» **What to do**
When responding, copy every record below exactly as it appears.

══════

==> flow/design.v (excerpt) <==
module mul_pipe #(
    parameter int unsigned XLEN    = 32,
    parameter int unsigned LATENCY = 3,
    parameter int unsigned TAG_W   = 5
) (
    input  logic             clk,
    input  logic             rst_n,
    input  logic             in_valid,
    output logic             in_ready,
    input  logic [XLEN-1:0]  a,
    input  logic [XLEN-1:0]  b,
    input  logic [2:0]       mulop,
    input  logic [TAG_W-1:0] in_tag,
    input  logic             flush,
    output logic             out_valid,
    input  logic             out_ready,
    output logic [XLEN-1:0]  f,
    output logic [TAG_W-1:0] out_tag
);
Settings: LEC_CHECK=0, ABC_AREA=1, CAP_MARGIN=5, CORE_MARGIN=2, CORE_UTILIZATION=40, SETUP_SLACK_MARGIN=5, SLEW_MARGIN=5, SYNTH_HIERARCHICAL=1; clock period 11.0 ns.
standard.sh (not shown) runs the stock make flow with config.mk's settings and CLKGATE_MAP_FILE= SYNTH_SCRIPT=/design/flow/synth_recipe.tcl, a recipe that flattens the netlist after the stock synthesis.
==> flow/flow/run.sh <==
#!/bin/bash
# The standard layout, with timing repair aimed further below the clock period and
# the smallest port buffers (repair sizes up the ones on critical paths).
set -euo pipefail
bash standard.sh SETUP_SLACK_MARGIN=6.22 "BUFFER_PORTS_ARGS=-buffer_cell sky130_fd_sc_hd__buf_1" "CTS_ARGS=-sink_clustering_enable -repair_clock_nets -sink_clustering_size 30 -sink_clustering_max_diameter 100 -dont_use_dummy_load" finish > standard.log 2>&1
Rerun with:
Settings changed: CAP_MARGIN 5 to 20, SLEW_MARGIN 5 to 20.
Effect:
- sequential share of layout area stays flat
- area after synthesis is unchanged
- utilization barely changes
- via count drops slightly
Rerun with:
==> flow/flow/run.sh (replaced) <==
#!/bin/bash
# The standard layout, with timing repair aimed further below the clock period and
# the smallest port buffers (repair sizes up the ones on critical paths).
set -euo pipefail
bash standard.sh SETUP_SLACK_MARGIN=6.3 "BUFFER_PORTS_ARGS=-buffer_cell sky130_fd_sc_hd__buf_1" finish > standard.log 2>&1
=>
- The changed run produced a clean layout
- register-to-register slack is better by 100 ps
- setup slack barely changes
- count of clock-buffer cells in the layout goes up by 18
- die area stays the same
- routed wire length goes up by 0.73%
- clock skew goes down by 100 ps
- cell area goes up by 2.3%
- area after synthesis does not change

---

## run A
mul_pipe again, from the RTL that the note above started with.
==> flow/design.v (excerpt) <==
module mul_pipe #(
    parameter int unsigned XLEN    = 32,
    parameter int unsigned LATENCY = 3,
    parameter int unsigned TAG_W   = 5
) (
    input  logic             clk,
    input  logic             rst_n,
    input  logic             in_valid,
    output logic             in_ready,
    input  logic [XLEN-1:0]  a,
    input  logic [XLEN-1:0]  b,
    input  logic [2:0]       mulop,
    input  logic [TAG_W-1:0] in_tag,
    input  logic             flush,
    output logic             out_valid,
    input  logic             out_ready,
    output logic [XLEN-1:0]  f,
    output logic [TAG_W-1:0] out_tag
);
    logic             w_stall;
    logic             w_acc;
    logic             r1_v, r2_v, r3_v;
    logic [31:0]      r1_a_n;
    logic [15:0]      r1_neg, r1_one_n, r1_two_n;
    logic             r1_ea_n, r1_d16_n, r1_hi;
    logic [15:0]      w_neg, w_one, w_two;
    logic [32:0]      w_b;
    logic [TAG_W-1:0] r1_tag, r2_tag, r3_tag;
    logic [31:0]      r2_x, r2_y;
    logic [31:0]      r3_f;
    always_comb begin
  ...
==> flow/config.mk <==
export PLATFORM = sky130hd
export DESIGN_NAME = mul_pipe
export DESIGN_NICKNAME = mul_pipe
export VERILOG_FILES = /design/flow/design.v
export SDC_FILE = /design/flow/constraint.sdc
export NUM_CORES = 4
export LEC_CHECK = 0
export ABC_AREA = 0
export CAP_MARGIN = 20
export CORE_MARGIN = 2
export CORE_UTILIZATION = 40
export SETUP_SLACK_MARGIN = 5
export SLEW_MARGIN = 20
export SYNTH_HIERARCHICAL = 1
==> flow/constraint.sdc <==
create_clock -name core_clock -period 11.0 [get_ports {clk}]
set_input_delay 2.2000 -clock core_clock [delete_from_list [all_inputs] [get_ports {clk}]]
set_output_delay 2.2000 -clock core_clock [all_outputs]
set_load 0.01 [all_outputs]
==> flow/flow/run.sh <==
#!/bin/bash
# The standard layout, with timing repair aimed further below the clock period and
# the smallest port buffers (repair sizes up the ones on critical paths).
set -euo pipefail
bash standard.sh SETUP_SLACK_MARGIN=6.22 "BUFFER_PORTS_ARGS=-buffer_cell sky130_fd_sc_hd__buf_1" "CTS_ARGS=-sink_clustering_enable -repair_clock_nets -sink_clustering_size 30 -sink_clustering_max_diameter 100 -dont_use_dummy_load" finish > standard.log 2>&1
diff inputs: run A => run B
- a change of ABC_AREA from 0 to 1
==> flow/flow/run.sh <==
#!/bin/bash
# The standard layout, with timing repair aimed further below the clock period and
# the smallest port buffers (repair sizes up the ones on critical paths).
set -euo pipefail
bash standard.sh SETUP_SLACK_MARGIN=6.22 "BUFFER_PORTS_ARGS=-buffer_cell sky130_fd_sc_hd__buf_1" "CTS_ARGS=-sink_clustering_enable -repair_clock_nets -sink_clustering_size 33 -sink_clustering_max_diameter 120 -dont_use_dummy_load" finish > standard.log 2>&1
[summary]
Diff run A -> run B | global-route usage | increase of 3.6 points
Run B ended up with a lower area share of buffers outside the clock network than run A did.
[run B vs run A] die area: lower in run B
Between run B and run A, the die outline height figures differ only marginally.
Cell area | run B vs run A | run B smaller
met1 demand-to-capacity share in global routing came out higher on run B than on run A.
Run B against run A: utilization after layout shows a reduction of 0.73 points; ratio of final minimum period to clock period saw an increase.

══════

» **Solution for this problem**
==> flow/design.v (excerpt) <==
module mul_pipe #(
    parameter int unsigned XLEN    = 32,
    parameter int unsigned LATENCY = 3,
    parameter int unsigned TAG_W   = 5
) (
    input  logic             clk,
    input  logic             rst_n,
    input  logic             in_valid,
    output logic             in_ready,
    input  logic [XLEN-1:0]  a,
    input  logic [XLEN-1:0]  b,
    input  logic [2:0]       mulop,
    input  logic [TAG_W-1:0] in_tag,
    input  logic             flush,
    output logic             out_valid,
    input  logic             out_ready,
    output logic [XLEN-1:0]  f,
    output logic [TAG_W-1:0] out_tag
);
Settings: LEC_CHECK=0, ABC_AREA=1, CAP_MARGIN=5, CORE_MARGIN=2, CORE_UTILIZATION=40, SETUP_SLACK_MARGIN=5, SLEW_MARGIN=5, SYNTH_HIERARCHICAL=1; clock period 11.0 ns.
standard.sh (not shown) runs the stock make flow with config.mk's settings and CLKGATE_MAP_FILE= SYNTH_SCRIPT=/design/flow/synth_recipe.tcl, a recipe that flattens the netlist after the stock synthesis.
==> flow/flow/run.sh <==
#!/bin/bash
# The standard layout, with timing repair aimed further below the clock period and
# the smallest port buffers (repair sizes up the ones on critical paths).
set -euo pipefail
bash standard.sh SETUP_SLACK_MARGIN=6.22 "BUFFER_PORTS_ARGS=-buffer_cell sky130_fd_sc_hd__buf_1" "CTS_ARGS=-sink_clustering_enable -repair_clock_nets -sink_clustering_size 30 -sink_clustering_max_diameter 100 -dont_use_dummy_load" finish > standard.log 2>&1
Rerun with:
Settings changed: CAP_MARGIN 5 to 20, SLEW_MARGIN 5 to 20.
Effect:
- sequential share of layout area stays flat
- area after synthesis is unchanged
- utilization barely changes
- via count drops slightly
Rerun with:
==> flow/flow/run.sh (replaced) <==
#!/bin/bash
# The standard layout, with timing repair aimed further below the clock period and
# the smallest port buffers (repair sizes up the ones on critical paths).
set -euo pipefail
bash standard.sh SETUP_SLACK_MARGIN=6.3 "BUFFER_PORTS_ARGS=-buffer_cell sky130_fd_sc_hd__buf_1" finish > standard.log 2>&1
=>
- The changed run produced a clean layout
- register-to-register slack is better by 100 ps
- setup slack barely changes
- count of clock-buffer cells in the layout goes up by 18
- die area stays the same
- routed wire length goes up by 0.73%
- clock skew goes down by 100 ps
- cell area goes up by 2.3%
- area after synthesis does not change

---

## run A
mul_pipe again, from the RTL that the note above started with.
==> flow/design.v (excerpt) <==
module mul_pipe #(
    parameter int unsigned XLEN    = 32,
    parameter int unsigned LATENCY = 3,
    parameter int unsigned TAG_W   = 5
) (
    input  logic             clk,
    input  logic             rst_n,
    input  logic             in_valid,
    output logic             in_ready,
    input  logic [XLEN-1:0]  a,
    input  logic [XLEN-1:0]  b,
    input  logic [2:0]       mulop,
    input  logic [TAG_W-1:0] in_tag,
    input  logic             flush,
    output logic             out_valid,
    input  logic             out_ready,
    output logic [XLEN-1:0]  f,
    output logic [TAG_W-1:0] out_tag
);
    logic             w_stall;
    logic             w_acc;
    logic             r1_v, r2_v, r3_v;
    logic [31:0]      r1_a_n;
    logic [15:0]      r1_neg, r1_one_n, r1_two_n;
    logic             r1_ea_n, r1_d16_n, r1_hi;
    logic [15:0]      w_neg, w_one, w_two;
    logic [32:0]      w_b;
    logic [TAG_W-1:0] r1_tag, r2_tag, r3_tag;
    logic [31:0]      r2_x, r2_y;
    logic [31:0]      r3_f;
    always_comb begin
  ...
==> flow/config.mk <==
export PLATFORM = sky130hd
export DESIGN_NAME = mul_pipe
export DESIGN_NICKNAME = mul_pipe
export VERILOG_FILES = /design/flow/design.v
export SDC_FILE = /design/flow/constraint.sdc
export NUM_CORES = 4
export LEC_CHECK = 0
export ABC_AREA = 0
export CAP_MARGIN = 20
export CORE_MARGIN = 2
export CORE_UTILIZATION = 40
export SETUP_SLACK_MARGIN = 5
export SLEW_MARGIN = 20
export SYNTH_HIERARCHICAL = 1
==> flow/constraint.sdc <==
create_clock -name core_clock -period 11.0 [get_ports {clk}]
set_input_delay 2.2000 -clock core_clock [delete_from_list [all_inputs] [get_ports {clk}]]
set_output_delay 2.2000 -clock core_clock [all_outputs]
set_load 0.01 [all_outputs]
==> flow/flow/run.sh <==
#!/bin/bash
# The standard layout, with timing repair aimed further below the clock period and
# the smallest port buffers (repair sizes up the ones on critical paths).
set -euo pipefail
bash standard.sh SETUP_SLACK_MARGIN=6.22 "BUFFER_PORTS_ARGS=-buffer_cell sky130_fd_sc_hd__buf_1" "CTS_ARGS=-sink_clustering_enable -repair_clock_nets -sink_clustering_size 30 -sink_clustering_max_diameter 100 -dont_use_dummy_load" finish > standard.log 2>&1
diff inputs: run A => run B
- a change of ABC_AREA from 0 to 1
==> flow/flow/run.sh <==
#!/bin/bash
# The standard layout, with timing repair aimed further below the clock period and
# the smallest port buffers (repair sizes up the ones on critical paths).
set -euo pipefail
bash standard.sh SETUP_SLACK_MARGIN=6.22 "BUFFER_PORTS_ARGS=-buffer_cell sky130_fd_sc_hd__buf_1" "CTS_ARGS=-sink_clustering_enable -repair_clock_nets -sink_clustering_size 33 -sink_clustering_max_diameter 120 -dont_use_dummy_load" finish > standard.log 2>&1
[summary]
Diff run A -> run B | global-route usage | increase of 3.6 points
Run B ended up with a lower area share of buffers outside the clock network than run A did.
[run B vs run A] die area: lower in run B
Between run B and run A, the die outline height figures differ only marginally.
Cell area | run B vs run A | run B smaller
met1 demand-to-capacity share in global routing came out higher on run B than on run A.
Run B against run A: utilization after layout shows a reduction of 0.73 points; ratio of final minimum period to clock period saw an increase.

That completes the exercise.